**EXERCISE DESCRIPTION**: Please report every line in the material below where the word "about" is found.

**ENTRIES PROVIDED**:
--- src/rtl/bbox_pkg.sv ---
// Shared types and helpers for the streaming multi-class bounding-box engine.
package bbox_pkg;

  localparam int unsigned CoordW        = 8;
  localparam int unsigned EndCmdDefault = 99999;

  typedef struct packed {
    logic [CoordW-1:0] x_min;
    logic [CoordW-1:0] y_min;
    logic [CoordW-1:0] x_max;
    logic [CoordW-1:0] y_max;
  } bbox_t;

  typedef struct packed {
    logic [23:0] lo;
    logic [23:0] hi;
  } rgb_range_t;

  typedef enum logic [1:0] {CompR, CompG, CompB} comp_e;

  // Unsigned per-component inclusive range test on a packed {R,G,B} pixel.
  function automatic logic rgb_in_range(logic [23:0] pix, rgb_range_t rng);
    logic ok;
    ok = 1'b1;
    for (int c = 0; c < 3; c++) begin
      if (pix[8*c +: 8] < rng.lo[8*c +: 8] || pix[8*c +: 8] > rng.hi[8*c +: 8]) begin
        ok = 1'b0;
      end
    end
    return ok;
  endfunction

endpackage

--- src/rtl/bbox_class_acc.sv ---
// One colour class: registered range compare, then min/max box and found accumulation.
module bbox_class_acc
  import bbox_pkg::*;
#(
  parameter int unsigned CoordWidth = 8
) (
  input  logic                    clk_i,
  input  logic                    rst_i,
  input  logic                    clear_i,
  input  logic                    valid_i,
  input  logic [CoordWidth-1:0]   x_i,
  input  logic [CoordWidth-1:0]   y_i,
  input  logic [23:0]             pixel_i,
  input  rgb_range_t              range_i,
  output logic                    found_o,
  output logic [4*CoordWidth-1:0] box_o
);

  logic                  match_q;
  logic [CoordWidth-1:0] mx_q, my_q;
  logic                  found_q;
  logic [CoordWidth-1:0] x_min_q, y_min_q, x_max_q, y_max_q;

  always_ff @(posedge clk_i) begin
    if (rst_i || clear_i) begin
      match_q <= 1'b0;
      mx_q    <= '0;
      my_q    <= '0;
      found_q <= 1'b0;
      x_min_q <= '0;
      y_min_q <= '0;
      x_max_q <= '0;
      y_max_q <= '0;
    end else begin
      match_q <= valid_i && rgb_in_range(pixel_i, range_i);
      mx_q    <= x_i;
      my_q    <= y_i;
      if (match_q) begin
        if (!found_q) begin
          found_q <= 1'b1;
          x_min_q <= mx_q;
          y_min_q <= my_q;
          x_max_q <= mx_q;
          y_max_q <= my_q;
        end else begin
          if (mx_q < x_min_q) x_min_q <= mx_q;
          if (my_q < y_min_q) y_min_q <= my_q;
          if (mx_q > x_max_q) x_max_q <= mx_q;
          if (my_q > y_max_q) y_max_q <= my_q;
        end
      end
    end
  end

  assign found_o = found_q;
  assign box_o   = {x_min_q, y_min_q, x_max_q, y_max_q};

endmodule

--- src/rtl/bbox_stream_multi.sv ---
// Streaming multi-class bounding-box engine: byte assembly, frame control, per-class
// accumulators and a registered per-class readout.
module bbox_stream_multi
  import bbox_pkg::*;
#(
  parameter int unsigned WIDTH       = 100,
  parameter int unsigned HEIGHT      = 100,
  parameter int unsigned NUM_CLASSES = 2,
  parameter int unsigned COORD_W     = 8,
  parameter int unsigned END_CMD     = EndCmdDefault,
  localparam int unsigned ClassW     = (NUM_CLASSES > 1) ? $clog2(NUM_CLASSES) : 1
) (
  input  logic                   CLOCK_50,
  input  logic                   reset,
  input  logic                   wr_en,
  input  logic [31:0]            hex_value_index,
  input  logic                   cfg_wr,
  input  logic [ClassW-1:0]      cfg_class,
  input  logic [23:0]            cfg_lo,
  input  logic [23:0]            cfg_hi,
  input  logic                   rd_en,
  input  logic [ClassW-1:0]      rd_class,
  output logic [4*COORD_W-1:0]   coordinates,
  output logic                   rd_valid,
  output logic [NUM_CLASSES-1:0] found,
  output logic                   busy,
  output logic                   done,
  output logic                   err
);

  localparam logic [23:0]        EndIdx     = 24'(END_CMD);
  localparam logic [23:0]        TotalBytes = 24'(WIDTH * HEIGHT * 3);
  localparam logic [COORD_W-1:0] XLast      = COORD_W'(WIDTH - 1);

  typedef enum logic [1:0] {StIdle, StBusy, StDrain, StDone} state_e;

  state_e               state_q;
  logic                 drain_q;
  logic [23:0]          exp_idx_q;
  comp_e                comp_q;
  logic [COORD_W-1:0]   x_q, y_q;
  logic [7:0]           r_q, g_q;
  logic                 pix_valid_q;
  logic [23:0]          pix_q;
  logic [COORD_W-1:0]   pix_x_q, pix_y_q;
  logic                 busy_q, done_q, err_q;
  logic                 rd_valid_q;
  logic [4*COORD_W-1:0] coord_q;
  rgb_range_t           range_q [NUM_CLASSES];

  logic [NUM_CLASSES-1:0] found_w;
  logic [4*COORD_W-1:0]   box_w [NUM_CLASSES];
  logic [4*COORD_W-1:0]   rd_box;

  logic [23:0] wr_idx;
  logic [7:0]  wr_byte;
  logic        start, cfg_err, cfg_ok;

  assign wr_idx  = hex_value_index[23:0];
  assign wr_byte = hex_value_index[31:24];
  assign start   = wr_en && (wr_idx == 24'd0);
  assign cfg_err = cfg_wr && busy_q;
  assign cfg_ok  = cfg_wr && !busy_q && (32'(cfg_class) < NUM_CLASSES);

  always_ff @(posedge CLOCK_50) begin
    if (reset) begin
      state_q     <= StIdle;
      drain_q     <= 1'b0;
      exp_idx_q   <= '0;
      comp_q      <= CompR;
      x_q         <= '0;
      y_q         <= '0;
      r_q         <= '0;
      g_q         <= '0;
      pix_valid_q <= 1'b0;
      pix_q       <= '0;
      pix_x_q     <= '0;
      pix_y_q     <= '0;
      busy_q      <= 1'b0;
      done_q      <= 1'b0;
      err_q       <= 1'b0;
    end else begin
      pix_valid_q <= 1'b0;
      if (start) begin
        // Index 0 restarts unconditionally and counts as the R byte of pixel (0,0).
        state_q   <= StBusy;
        busy_q    <= 1'b1;
        done_q    <= 1'b0;
        err_q     <= cfg_err;
        r_q       <= wr_byte;
        comp_q    <= CompG;
        exp_idx_q <= 24'd1;
        x_q       <= '0;
        y_q       <= '0;
      end else begin
        if (wr_en) begin
          if (wr_idx == EndIdx) begin
            if (state_q == StBusy) begin
              state_q <= StDrain;
              busy_q  <= 1'b0;
              drain_q <= 1'b0;
              if (exp_idx_q != TotalBytes) err_q <= 1'b1;
            end else begin
              err_q <= 1'b1;
            end
          end else if (state_q == StBusy && wr_idx == exp_idx_q && exp_idx_q != TotalBytes) begin
            exp_idx_q <= exp_idx_q + 24'd1;
            unique case (comp_q)
              CompR: begin
                r_q    <= wr_byte;
                comp_q <= CompG;
              end
              CompG: begin
                g_q    <= wr_byte;
                comp_q <= CompB;
              end
              default: begin
                pix_valid_q <= 1'b1;
                pix_q       <= {r_q, g_q, wr_byte};
                pix_x_q     <= x_q;
                pix_y_q     <= y_q;
                comp_q      <= CompR;
                if (x_q == XLast) begin
                  x_q <= '0;
                  y_q <= y_q + COORD_W'(1);
                end else begin
                  x_q <= x_q + COORD_W'(1);
                end
              end
            endcase
          end else begin
            err_q <= 1'b1;
          end
        end
        if (cfg_err) err_q <= 1'b1;
        // Two drain cycles cover the compare and accumulate stages.
        if (state_q == StDrain) begin
          if (drain_q) begin
            state_q <= StDone;
            done_q  <= 1'b1;
          end else begin
            drain_q <= 1'b1;
          end
        end
      end
    end
  end

  always_ff @(posedge CLOCK_50) begin
    if (reset) begin
      for (int unsigned k = 0; k < NUM_CLASSES; k++) begin
        range_q[k] <= '{lo: 24'hFFFFFF, hi: 24'h000000};
      end
    end else if (cfg_ok) begin
      range_q[cfg_class] <= '{lo: cfg_lo, hi: cfg_hi};
    end
  end

  for (genvar k = 0; k < NUM_CLASSES; k++) begin : g_class
    bbox_class_acc #(
      .CoordWidth(COORD_W)
    ) u_acc (
      .clk_i  (CLOCK_50),
      .rst_i  (reset),
      .clear_i(start),
      .valid_i(pix_valid_q),
      .x_i    (pix_x_q),
      .y_i    (pix_y_q),
      .pixel_i(pix_q),
      .range_i(range_q[k]),
      .found_o(found_w[k]),
      .box_o  (box_w[k])
    );
  end

  // Unknown classes and classes without a match read as zero.
  always_comb begin
    rd_box = '0;
    for (int unsigned k = 0; k < NUM_CLASSES; k++) begin
      if (32'(rd_class) == k && found_w[k]) rd_box = box_w[k];
    end
  end

  always_ff @(posedge CLOCK_50) begin
    if (reset) begin
      rd_valid_q <= 1'b0;
      coord_q    <= '0;
    end else begin
      rd_valid_q <= rd_en;
      if (rd_en) coord_q <= done_q ? rd_box : '0;
    end
  end

  assign coordinates = coord_q;
  assign rd_valid    = rd_valid_q;
  assign found       = found_w;
  assign busy        = busy_q;
  assign done        = done_q;
  assign err         = err_q;

endmodule

--- config.mk ---
export PLATFORM = sky130hd
export DESIGN_NAME = bbox_stream_multi
export DESIGN_NICKNAME = d
export VERILOG_FILES = /design/src/rtl/bbox_pkg.sv /design/src/rtl/bbox_class_acc.sv /design/src/rtl/bbox_stream_multi.sv
export SDC_FILE = /design/constraint.sdc
export NUM_CORES = 1
export LEC_CHECK = 0
export ABC_AREA = 1
export CAP_MARGIN = 20
export CORE_ASPECT_RATIO = 1.1
export CORE_MARGIN = 2
export CORE_UTILIZATION = 36
export CTS_CLUSTER_SIZE = 20
export DETAILED_ROUTE_END_ITERATION = 10
export MAX_ROUTING_LAYER = met4
export PLACE_DENSITY = 0.59
export SKIP_LAST_GASP = 1
export SLEW_MARGIN = 20
export SYNTH_ARGS = -nofsm -noshare
export SYNTH_HDL_FRONTEND = slang
export SYNTH_SLANG_ARGS = --single-unit
--- constraint.sdc ---
create_clock -name CLOCK_50 -period 3.5 [get_ports CLOCK_50]
set_input_delay 0.35 -clock CLOCK_50 [delete_from_list [all_inputs] [get_ports CLOCK_50]]
set_output_delay 0.35 -clock CLOCK_50 [all_outputs]
set_load 0.03 [all_outputs]
==> results of run 1 <==
==> cell usage after synthesis, drive strengths merged (3+ instances only) <==
cell / count / area [sq um]
nand4: 21 / 144
nand2: 530 / 2000
xnor2: 4 / 35.0
o22ai: 31 / 194
nand3b: 18 / 135
ha: 154 / 1930
buf: 32 / 221
a21o: 5 / 37.5
clkbuf: 54 / 203
o211ai: 12 / 90.1
xor2: 19 / 166
nor3: 31 / 160
a21boi: 3 / 22.5
nor4: 14 / 87.6
o21ai: 82 / 422
dfxtp: 222 / 4440
edfxtp: 96 / 2880
nand3: 130 / 681
nor2: 335 / 1320
a211oi: 3 / 22.5
inv: 369 / 1390
a21oi: 204 / 1020
==> power by group through the flow <==
stage          sequential (W)  combinational [W]  clock (W)
2_1_floorplan         0.00394           0.000243          0
3_3_place_gp          0.00394           0.000457          0
3_5_place_dp          0.00394           0.000463          0
4_1_cts               0.00386           0.000465    0.00419
5_1_grt               0.00386           0.000515    0.00434
6_report              0.00386           0.000457    0.00408
==> kinds of logic after synthesis <==
logic type | Yosys count
AND/OR/NAND/NOR | 1082
buffers and inverters | 457
AO/OA/AOI/OAI | 345
flip-flops | 318
adder cells (fa/ha/maj) | 154
XOR/XNOR | 23
==> worst max-delay path: stages (launching register included) <==
cell,delay (ns)
sky130_fd_sc_hd__dfxtp_1,0.51
sky130_fd_sc_hd__inv_1,0.21
sky130_fd_sc_hd__nand2_1,0.14
sky130_fd_sc_hd__nand2_1,0.06
sky130_fd_sc_hd__nor2_1,0.18
sky130_fd_sc_hd__nand2_1,0.07
sky130_fd_sc_hd__nor2_1,0.11
sky130_fd_sc_hd__nand3_2,0.13
sky130_fd_sc_hd__nor3_1,0.31
sky130_fd_sc_hd__nand3_1,0.42
sky130_fd_sc_hd__o21ai_0,0.33
sky130_fd_sc_hd__a21oi_1,0.07
==> state kept, by name, indices dropped and copies added, names as in the netlist, 16 cells and up <==
signal / flops
range_q: 96
coordinates: 32
exp_idx_q: 24
pix_q: 24
g_class.u_acc.x_max_q: 16
g_class.u_acc.x_min_q: 16
g_class.u_acc.y_max_q: 16
g_class.u_acc.y_min_q: 16
==> metrics by stage <==
step           setup WS [ns]  util [%]  hold WS (ns)
6_report               0.853      42.7         0.143
5_1_grt                0.599      42.7         0.133
4_1_cts                0.852      42.7         0.123
3_5_place_dp           0.535      40.1         0.415
3_3_place_gp           0.529      40.1         0.419
2_1_floorplan          0.860         -         0.409
==> path summary, 6_finish.rpt <==
kind | endpoint | depth (start not counted)
min reg2reg | g_class[0].u_acc.my_q[3] | 2
min | drain_q | 2
max reg2reg | g_q[3] | 11
max | g_q[3] | 11
==> routing by layer <==
layer | vias up | global-route usage [%]
met5 | - | -
met4 | 0 | 6.00
met3 | 84 | 2.88
met2 | 296 | 33.0
met1 | 6990 | 23.3
li1 | 7877 | -
==> cell type report <==
type / count / area share, %
Multi-Input combinational cell: 1604 / 41.0
Sequential cell: 318 / 35.2
Timing Repair Buffer: 146 / 6.91
Inverter: 371 / 6.69
Clock buffer: 48 / 5.20
Tap cell: 652 / 3.92
Clock inverter: 19 / 1.03
Antenna cell: 1 / 0.0120
==> results.md, run 1 <==
Critical path:
- The flop-to-flop setup slack is 0.85 ns.
- The worst register-to-register path begins at exp_idx_q[23].
- The endpoint class of the critical path is a flop.
- The worst setup path is launched from a flop.
- The start point of the critical path is exp_idx_q[23].
- In this run the worst path has a maximum fanout of 11.
- The required time at the endpoint of the critical path is about 3.9 ns.
- The start-to-end type of the worst setup path is flop to flop.
- For the worst setup path, the data arrival time is around 3 ns.

STA:
- The post-route setup TNS is 0 ns.
- The final count of negative-setup-slack endpoints is 0.
- The worst path needs 2.65 ns of the cycle, external delays included.
- The worst-case headroom to the max-slew limit is 32.6%.
- The actual slew at the worst max-slew pin is 1.00 ns.
- The max-slew violation count is 0.
- The share of the cycle needed by the critical path after routing is between 70% and 80%.
- The number of hold violations in the final report was 0.
- Setup repair after global routing left no endpoint under its margin.
- The peak clock frequency supported by timing is between 0.3 and 0.4 GHz.
- The worst setup skew after layout is 0.0285 ns.

Cells and area:
- The finished cells cover around 0.021 sq mm.
- Across the whole layout, storage elements account for 0.00733 sq mm.
- In the layout the commonest cells are sky130_fd_sc_hd__nand2_1 (524), sky130_fd_sc_hd__inv_1 (357), sky130_fd_sc_hd__nor2_1 (324).
- The share of cells above drive strength 1 is 4.79%.
- The library cell used most frequently in the layout, excluding fill and tap cells, is sky130_fd_sc_hd__nand2_1.
- The net count of the finished layout is 2720.
- The number of fill cells is 5057.
- The multi-input combinational cell area is 0.00853 sq mm.
- The number of standard cells in the layout, taps in and fillers out is 3159.
- Relative to the synthesized area, the layout overhead comes to 17.8%.

Placement:
- The number of placed instances, taps included, is 3091.
- The placed instances occupy a cell area of 0.0195 sq mm.
- The congestion estimate from routability-driven global placement came to between 0.9 and 1.
- The HPWL after detailed placement is approximately 35000 um.
- The port buffer count is between 100 and 150.

Drt:
- The pre-antenna-repair detailed-routing pass consisted of 5 iterations.
- Dividing the detail-routed wire length by the instance count gives roughly 15 um.
- The detailed router put a total of 21400 um of wire on met1.
- The highest routing layer actually used is met4.
- The number of vias per cell is 4.83.
- For this block, the via count after detailed routing is 15.2k.
- Summed over all layers, the routed wires come to 47400 um.
- The antenna violation net count after detailed routing is 0.
- The met2 layer wire length in the routed design is roughly 23000 um.
- In this run, the number of DRC markers left after iteration 0 of detailed routing was between 800 and 900.
- The routed length on met3 is 1870 um.
- The number of remaining DRC errors is 0.

Clock network:
- The later pin in the worst-skew pair is clocked with a latency of 0.55 ns.
- The H-tree depth reported by CTS is 2.
- The number of buffers inserted to repair setup after CTS is 0.
- The number of gates resized after CTS was 0.
- The root cell of the clock tree is sky130_fd_sc_hd__clkbuf_16.
- No sink is reached through more buffers than the 3 on the longest clock path.
- The clock input transition at the sequential cells of the worst setup and hold paths is 0.06 ns.
- The clock net sink count is 318.
- The number of hold buffers added after cts is 0.
- The number of clock buffers added by TritonCTS is 38.
- The clock tree from TritonCTS is done.

Synthesis:
- A synthesized cell averages 7.43 sq um.
- The sequential cell area fraction in the yosys report is a little over 40%.
- After Yosys synthesis, XOR and XNOR cells account for 1.14% of the synthesized area.
- The portion of netlist area occupied by mux cells is 0%.
- When the netlist entered floorplanning its net count stood at 2620.
- The number of warning messages in the yosys log is 0.
- In the synthesized netlist the dominant register cell turns out to be sky130_fd_sc_hd__dfxtp_1.
- Synthesis instantiated 44 different standard cells from the library.
- The register bit total from synthesis is 318.
- The count of mapped cells out of synthesis is 2379.
- Summing the areas of all compound-gate instances in the mapped netlist gives 10.5% of the synthesized area.
- The mapped netlist covers 0.0177 sq mm.
- By area, the combinational part of the netlist is dominated by simple AND/OR/NAND/NOR gates.
- The number of synthesized flops with an enable pin is 96.
- The synthesized netlist devotes 10.9% of its cell area to adder and majority cells.
- Counting flops with an async set or reset pin after synthesis yields a share of 0%.
- Summing the areas of all and, or, nand and nor instances in the mapped netlist gives between 20% and 30% of the synthesized area.

Global route:
- Global routing used 19.3% of the available tracks.
- The via count of the first global-routing pass was 15.0k.
- Entering global routing, the biggest net connects about 70 pins.
- The first global-routing pass estimated 77000 um of wire.
- The number of antenna violations at the first check in global routing was 1.
- The total grt overflow is 0.

Power and ir drop:
- The worst-case IR drop observed on VDD is 0.257 mV.
- Of the total power, the share spent switching nets is between 20% and 30%.
- The power per cell area is 403 mW/mm^2.
- The share of power burned in the clock network is 48.6%.
- The design internal power is between 0.006 and 0.007 W.
- The total power consumption of the routed design is about 0.0084 W.
- The analysis attributes to cell leakage a power of 8.84 nW.
- The fraction of power consumed by combinational cells is approximately 5.4%.
- Sequential cells burn 46.0% of the power.
- For this design the total switching power over the nets is 0.00187 W.

Die:
- Once the floorplan was initialized, standard cells occupied a little over a third of the core.
- The floorplan step defined a die boundary enclosing 0.0509 sq mm.
- The number of ports placed on the die boundary is ~130.
- The die outline height is 236 um.
- The total number of placement rows is 85.
- Measured along the x axis, the die boundary spans 215 um.
- The core region is 0.0487 sq mm.

Hold path:
- The kind of path behind the tightest hold check is input port to flop.
- In this run the most critical hold path is launched from reset.

Outcome:
- The flow ran to the end, and the final reports show no timing, DRC or antenna violations.

Run:
- Max-cap violations in this run came to 0.
(Power assumes the default switching activity.)
==> run 2: changes to the inputs <==
Clock period 3.5 ns to 2.6 ns, I/O delays scaled along.
==> run 2 against run 1 <==
Net effect: final cell count is 1.3% higher; highest routed layer unchanged; core utilization is 0.71 points higher; clock power is 31% higher; largest cell class unchanged; register-to-register slack worse by 0.67 ns; fmax is 9.3% higher; design area is 1.7% higher; sequential power is 35% higher; critical path type unchanged; critical endpoint is now g_q[5].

**ANSWER AREA**:
- The required time at the endpoint of the critical path is about 3.9 ns.
- Entering global routing, the biggest net connects about 70 pins.
- The total power consumption of the routed design is about 0.0084 W.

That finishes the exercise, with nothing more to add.